Using ThreadLocal in instance variables

匆匆过客 提交于 2019-12-03 08:23:23

Do Java ThreadLocal variables produce thread-local values if they are used as instance variables.

Yes, they do. Think about it: Not the ThreadLocal is static or non-static, only the reference to the ThreadLocal is static or not. The object itself looks always the same.

Does any of the above approaches make sense for the case described, or should the ThreadLocal declarations be static?

Not really.

Example:

[DateFormat] format = new ThreadLocal<DateFormat>()
    {...}.get();
formats.put(pattern, format);

means, that you always create a new ThreadLocal, call get immediately and put the result (not the ThreadLocal) into a map. This means you neither reuse the ThreadLocal nor the format itself.

so, as far as I understand your usecase you might want something like this:

public class XXX {
    private final static Map<String, SimpleDateFormatThreadLocal> formatMap = 
        new HashMap<String, SimpleDateFormatThreadLocal>();

    static {
        String[] patterns = {"a", "b", "c"};
        for(String pattern: patterns){
            formatMap.put(pattern, new SimpleDateFormatThreadLocal(pattern));
        }
    }

    private static class SimpleDateFormatThreadLocal extends ThreadLocal<SimpleDateFormat> {
        private final String pattern;

        public SimpleDateFormatThreadLocal(String pattern) {
            this.pattern = pattern;
        }
        @Override
        protected SimpleDateFormat initialValue() {
            return new SimpleDateFormat(pattern);
        }
    }
}

Example usage would be like this:

public void run(){
    String s = formatMap.get("a").get().format(new Date());
    System.out.println(s);
}

Here you

  • reuse the ThreadLocal objects
  • reuse the DateFormat objects (per thread of course)
  • avoid creating DateFormats which are not used in some threads.
Tom Anderson

To answer your headline question, ThreadLocal provides each thread with a separate value of that ThreadLocal instance. So if you have two instances in different places, each thread will have separate values in each. This is why ThreadLocals are so often static; if all you want is a separate value for a variable per thread, then you only need one ThreadLocal for that variable in the JVM.

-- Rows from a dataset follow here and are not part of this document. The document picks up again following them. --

[design/flow/design.v]
module UART_RX
  #(parameter CLKS_PER_BIT = 217)
  (
   input        i_Clock,
   input        i_RX_Serial,
   output       o_RX_DV,
   output [7:0] o_RX_Byte
   );
  parameter IDLE         = 3'b000;
  parameter RX_START_BIT = 3'b001;
  parameter RX_DATA_BITS = 3'b010;
  parameter RX_STOP_BIT  = 3'b011;
  parameter CLEANUP      = 3'b100;
  reg [7:0] r_Clock_Count = 0;
  reg [2:0] r_Bit_Index   = 0;  
  reg [7:0] r_RX_Byte     = 0;
  reg       r_RX_DV       = 0;
  reg [2:0] r_SM_Main     = 0;
  always @(posedge i_Clock)
  begin
    case (r_SM_Main)
      IDLE :
        begin
          r_RX_DV       <= 1'b0;
          r_Clock_Count <= 0;
          r_Bit_Index   <= 0;
          if (i_RX_Serial == 1'b0)           
            r_SM_Main <= RX_START_BIT;
          else
            r_SM_Main <= IDLE;
        end
      RX_START_BIT :
        begin
          if (r_Clock_Count == (CLKS_PER_BIT-1)/2)
          begin
            if (i_RX_Serial == 1'b0)
            begin
              r_Clock_Count <= 0;   
              r_SM_Main     <= RX_DATA_BITS;
            end
            else
              r_SM_Main <= IDLE;
          end
          else
          begin
            r_Clock_Count <= r_Clock_Count + 1;
            r_SM_Main     <= RX_START_BIT;
          end
        end  
      RX_DATA_BITS :
        begin
          if (r_Clock_Count < CLKS_PER_BIT-1)
          begin
            r_Clock_Count <= r_Clock_Count + 1;
            r_SM_Main     <= RX_DATA_BITS;
          end
          else
          begin
            r_Clock_Count          <= 0;
            r_RX_Byte[r_Bit_Index] <= i_RX_Serial;  
            if (r_Bit_Index < 7)
            begin
              r_Bit_Index <= r_Bit_Index + 1;
              r_SM_Main   <= RX_DATA_BITS;
            end
            else
            begin
              r_Bit_Index <= 0;
              r_SM_Main   <= RX_STOP_BIT;
            end
          end
        end  
      RX_STOP_BIT :
        begin
          if (r_Clock_Count < CLKS_PER_BIT-1)
          begin
            r_Clock_Count <= r_Clock_Count + 1;
     	    r_SM_Main     <= RX_STOP_BIT;
          end
          else
          begin
       	    r_RX_DV       <= 1'b1;
            r_Clock_Count <= 0;
            r_SM_Main     <= CLEANUP;
          end
        end  
      CLEANUP :
        begin
          r_SM_Main <= IDLE;
          r_RX_DV   <= 1'b0;
        end
      default :
        r_SM_Main <= IDLE;
    endcase
  end    
  assign o_RX_DV   = r_RX_DV;
  assign o_RX_Byte = r_RX_Byte;
endmodule  
module UART_TX 
  #(parameter CLKS_PER_BIT = 217)
  (
   input       i_Clock,
   input       i_TX_DV,
   input [7:0] i_TX_Byte, 
   output      o_TX_Active,
   output reg  o_TX_Serial,
   output      o_TX_Done
   );
  parameter IDLE         = 3'b000;
  parameter TX_START_BIT = 3'b001;
  parameter TX_DATA_BITS = 3'b010;
  parameter TX_STOP_BIT  = 3'b011;
  parameter CLEANUP      = 3'b100;
  reg [2:0] r_SM_Main     = 0;
  reg [7:0] r_Clock_Count = 0;
  reg [2:0] r_Bit_Index   = 0;
  reg [7:0] r_TX_Data     = 0;
  reg       r_TX_Done     = 0;
  reg       r_TX_Active   = 0;
  always @(posedge i_Clock)
  begin
    case (r_SM_Main)
      IDLE :
        begin
          o_TX_Serial   <= 1'b1;         
          r_TX_Done     <= 1'b0;
          r_Clock_Count <= 0;
          r_Bit_Index   <= 0;
          if (i_TX_DV == 1'b1)
          begin
            r_TX_Active <= 1'b1;
            r_TX_Data   <= i_TX_Byte;
            r_SM_Main   <= TX_START_BIT;
          end
          else
            r_SM_Main <= IDLE;
        end 
      TX_START_BIT :
        begin
          o_TX_Serial <= 1'b0;
          if (r_Clock_Count < CLKS_PER_BIT-1)
          begin
            r_Clock_Count <= r_Clock_Count + 1;
            r_SM_Main     <= TX_START_BIT;
          end
          else
          begin
            r_Clock_Count <= 0;
            r_SM_Main     <= TX_DATA_BITS;
          end
        end 
      TX_DATA_BITS :
        begin
          o_TX_Serial <= r_TX_Data[r_Bit_Index];
          if (r_Clock_Count < CLKS_PER_BIT-1)
          begin
            r_Clock_Count <= r_Clock_Count + 1;
            r_SM_Main     <= TX_DATA_BITS;
          end
          else
          begin
            r_Clock_Count <= 0;
            if (r_Bit_Index < 7)
            begin
              r_Bit_Index <= r_Bit_Index + 1;
              r_SM_Main   <= TX_DATA_BITS;
            end
            else
            begin
              r_Bit_Index <= 0;
              r_SM_Main   <= TX_STOP_BIT;
            end
          end 
        end
      TX_STOP_BIT :
        begin
          o_TX_Serial <= 1'b1;
          if (r_Clock_Count < CLKS_PER_BIT-1)
          begin
            r_Clock_Count <= r_Clock_Count + 1;
            r_SM_Main     <= TX_STOP_BIT;
          end
          else
          begin
            r_TX_Done     <= 1'b1;
            r_Clock_Count <= 0;
            r_SM_Main     <= CLEANUP;
            r_TX_Active   <= 1'b0;
          end 
        end 
      CLEANUP :
        begin
          r_TX_Done <= 1'b1;
          r_SM_Main <= IDLE;
        end
      default :
        r_SM_Main <= IDLE;
    endcase
  end
  assign o_TX_Active = r_TX_Active;
  assign o_TX_Done   = r_TX_Done;
endmodule
[design/flow/run.sh]
#!/bin/bash
# OpenROAD 26Q1-2900-gdf79404cd8, Yosys 0.63+post, stock flow scripts
make -C /OpenROAD-flow-scripts/flow DESIGN_CONFIG=/design/flow/config.mk WORK_HOME=/design/flow/orfs finish
[design/flow/config.mk]
export PLATFORM = sky130hd
export DESIGN_NAME = UART_TX
export DESIGN_NICKNAME = UART_TX
export VERILOG_FILES = /design/flow/design.v
export SDC_FILE = /design/flow/constraint.sdc
export NUM_CORES = 4
export LEC_CHECK = 1
export CORE_AREA = 10 10 91 91
export DIE_AREA = 0 0 101 101
[design/flow/constraint.sdc]
current_design UART_TX

set clk_period 1.8
set clk_io_pct 0.2

create_clock -name clk0 -period $clk_period [get_ports {i_Clock}]

set non_clock_inputs [all_inputs -no_clocks]
set_input_delay [expr $clk_period * $clk_io_pct] -clock clk0 $non_clock_inputs
set_output_delay [expr $clk_period * $clk_io_pct] -clock clk0 [all_outputs]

A.H.'s answer is very good, and i will suggest a further variation on it. It looks like you might want to put the control over the date formats in the calling code, not in the definition of the map. You could do that with code something like:

public class DateFormatSupplier {
    private static final Map<String, ThreadLocal<DateFormat>> localFormatsByPattern = new HashMap<String, ThreadLocal<DateFormat>>();

    public static DateFormat getFormat(final String pattern) {
        ThreadLocal<DateFormat> localFormat;
        synchronized (localFormatsByPattern) {
            localFormat = localFormatsByPattern.get(pattern);
            if (localFormat == null) {
                localFormat = new ThreadLocal<DateFormat>() {
                    @Override
                    protected DateFormat initialValue() {
                        return new SimpleDateFormat(pattern);
                    }
                };
                localFormatsByPattern.put(pattern, localFormat);
            }
        }
        return localFormat.get();
    }
}

Where you create the ThreadLocals lazily.